Targeting The Pipeline: Developing Therapeutics
The key to AvidBiotics’ technology portfolio is specificity — Avidocins to bacterial receptors, Micacides, its second protein-based scaffold technology, to viral and cancer targets. Combined with greatly improved diagnostic technologies, these “targeted” therapeutics can make personalized medicine closer to reality.

In its Avidocin pipeline, AvidBiotics is developing a therapeutic targeting Escherichia coli O157 infection. This potent pathogen causes outbreaks of food-borne illnesses, which can lead to hemorrhagic diarrhea and kidney failure, and these have been traced back to spinach or undercooked hamburgers, as well as to farm or petting zoo visits.

Other projects include Avidocin proteins against antibiotic-resistant Acinetobacter, in collaboration with the NIH and Walter Reed Army Institute of Research (WRAIR), with potential applications in ICUs, and in protecting and treating wounded military personnel. The company is in late-stage research with a therapeutic against the bioterror pathogen, Yersinia pestis, which causes plague.

As well as targeting bacterial infections, AvidBiotics is also looking at the human microbiota, the entirety of the “good” bacteria that colonize the human body, including the skin, gut, nose, mouth, and urogenital tract, and their role in health and disease.

Broad-spectrum antibiotics damage the intestinal microbiota, allowing overgrowth of pathogenic bacteria such as Clostridium difficile, leading to severe diarrhea and potentially the surgical removal of the large intestine or even death. Depleting C. difficile in the gut before dosing with broad-spectrum antibiotics could prevent this overgrowth. The company has submitted a grant application to support this research.

The balance of the microflora in the gut may have a link to obesity, and manipulation of the microbiota could influence weight gain or loss. Martin believes that only targeted biocidal agents such as Avidocins are sufficiently specific for safe and effective manipulation of the microbiota.

AvidBiotics plans to develop the E. coli O157 therapeutic to IND (investigational new drug) stage with grant support and hopes to push the C. difficile therapeutic all the way to phase 1 before securing a biopharmaceutical partner. This approach should generate a lot of data, which will de-risk the collaborations for potential partners, making the deals more attractive and easier to close. “We have seen an uptick in interest in novel approaches to bacterial diseases, with more grants than there were five years ago,” says Knighton.

Getting To The Market
Because AvidBiotics’ Avidocin technology is first in class, it could be hard to get acceptance from the regulators and the market. Because of this, though the company is eventually aiming for a therapeutics market, it is initially focusing on the food safety arena, with a lead food safety product candidate targeting E. coli O157. It has significant potential in the meat-processing industry and could reach the market as soon as 2012. It is being developed in collaboration with Ecolab, a company well-established in the food safety market.

“Creating a food safety product and getting it to market will give our technology validation and help us attract attention, as well as provide us with another income stream.

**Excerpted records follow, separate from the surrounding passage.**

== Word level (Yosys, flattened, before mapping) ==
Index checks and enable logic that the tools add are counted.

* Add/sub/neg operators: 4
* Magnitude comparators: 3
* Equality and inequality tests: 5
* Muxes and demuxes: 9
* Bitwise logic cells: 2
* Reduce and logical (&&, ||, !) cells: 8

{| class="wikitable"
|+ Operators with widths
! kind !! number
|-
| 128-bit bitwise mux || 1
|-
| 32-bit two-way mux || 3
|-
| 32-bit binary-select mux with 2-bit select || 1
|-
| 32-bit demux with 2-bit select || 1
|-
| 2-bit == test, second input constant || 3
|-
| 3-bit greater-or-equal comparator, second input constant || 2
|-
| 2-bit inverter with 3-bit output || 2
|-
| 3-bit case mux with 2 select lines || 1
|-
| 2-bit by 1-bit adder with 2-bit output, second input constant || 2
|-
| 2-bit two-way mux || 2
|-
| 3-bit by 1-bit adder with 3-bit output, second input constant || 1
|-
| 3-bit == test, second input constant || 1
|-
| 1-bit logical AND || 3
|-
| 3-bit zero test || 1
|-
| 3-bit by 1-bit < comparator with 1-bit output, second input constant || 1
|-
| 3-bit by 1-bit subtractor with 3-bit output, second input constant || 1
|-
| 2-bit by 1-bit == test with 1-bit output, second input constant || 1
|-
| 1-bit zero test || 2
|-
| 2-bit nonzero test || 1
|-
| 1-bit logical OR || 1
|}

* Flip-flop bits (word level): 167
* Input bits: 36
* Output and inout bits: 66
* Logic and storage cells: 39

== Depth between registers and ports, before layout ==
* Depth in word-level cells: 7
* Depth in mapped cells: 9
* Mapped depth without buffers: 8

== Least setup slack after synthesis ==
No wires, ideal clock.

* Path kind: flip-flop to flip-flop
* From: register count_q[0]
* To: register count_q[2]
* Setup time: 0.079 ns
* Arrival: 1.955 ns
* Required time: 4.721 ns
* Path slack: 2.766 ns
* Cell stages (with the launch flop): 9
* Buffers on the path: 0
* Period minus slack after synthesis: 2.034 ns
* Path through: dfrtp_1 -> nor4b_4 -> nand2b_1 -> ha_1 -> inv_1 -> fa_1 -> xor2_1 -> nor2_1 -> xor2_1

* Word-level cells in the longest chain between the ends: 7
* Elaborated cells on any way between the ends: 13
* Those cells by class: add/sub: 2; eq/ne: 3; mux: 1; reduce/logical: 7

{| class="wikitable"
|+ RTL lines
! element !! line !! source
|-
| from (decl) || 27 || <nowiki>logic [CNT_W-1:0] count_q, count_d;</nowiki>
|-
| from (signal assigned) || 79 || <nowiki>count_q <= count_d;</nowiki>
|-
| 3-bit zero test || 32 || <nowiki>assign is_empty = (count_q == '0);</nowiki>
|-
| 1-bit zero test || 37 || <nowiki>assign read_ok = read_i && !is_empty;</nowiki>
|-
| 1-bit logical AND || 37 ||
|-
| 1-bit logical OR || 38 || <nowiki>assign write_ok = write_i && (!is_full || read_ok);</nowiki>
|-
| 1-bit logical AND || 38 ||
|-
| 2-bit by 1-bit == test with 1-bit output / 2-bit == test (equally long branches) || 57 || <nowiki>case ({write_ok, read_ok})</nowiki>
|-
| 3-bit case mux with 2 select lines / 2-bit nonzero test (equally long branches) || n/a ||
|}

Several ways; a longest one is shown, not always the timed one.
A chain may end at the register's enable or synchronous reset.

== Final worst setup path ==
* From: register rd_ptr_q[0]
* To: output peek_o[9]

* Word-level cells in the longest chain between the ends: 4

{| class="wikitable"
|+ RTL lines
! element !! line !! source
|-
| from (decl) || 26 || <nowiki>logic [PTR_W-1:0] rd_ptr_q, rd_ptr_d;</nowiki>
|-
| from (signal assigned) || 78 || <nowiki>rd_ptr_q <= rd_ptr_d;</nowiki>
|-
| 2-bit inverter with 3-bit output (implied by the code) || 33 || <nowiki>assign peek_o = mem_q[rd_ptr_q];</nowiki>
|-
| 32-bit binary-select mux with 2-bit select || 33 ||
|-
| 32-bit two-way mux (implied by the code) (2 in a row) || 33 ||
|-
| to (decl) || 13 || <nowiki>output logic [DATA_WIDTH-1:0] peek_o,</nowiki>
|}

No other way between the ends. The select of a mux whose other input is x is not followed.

It also has allowed us to start a dialogue with the FDA and get our name and technology known by the regulatory authorities and eventually in the consumer market,” says Martin.

“Products for the food safety market have to be low cost because of the small margins, and this has helped us to develop lean manufacturing processes, which will be an advantage when we enter the therapeutics arena,” says Knighton. “It is also a much faster route to market than a therapeutic.”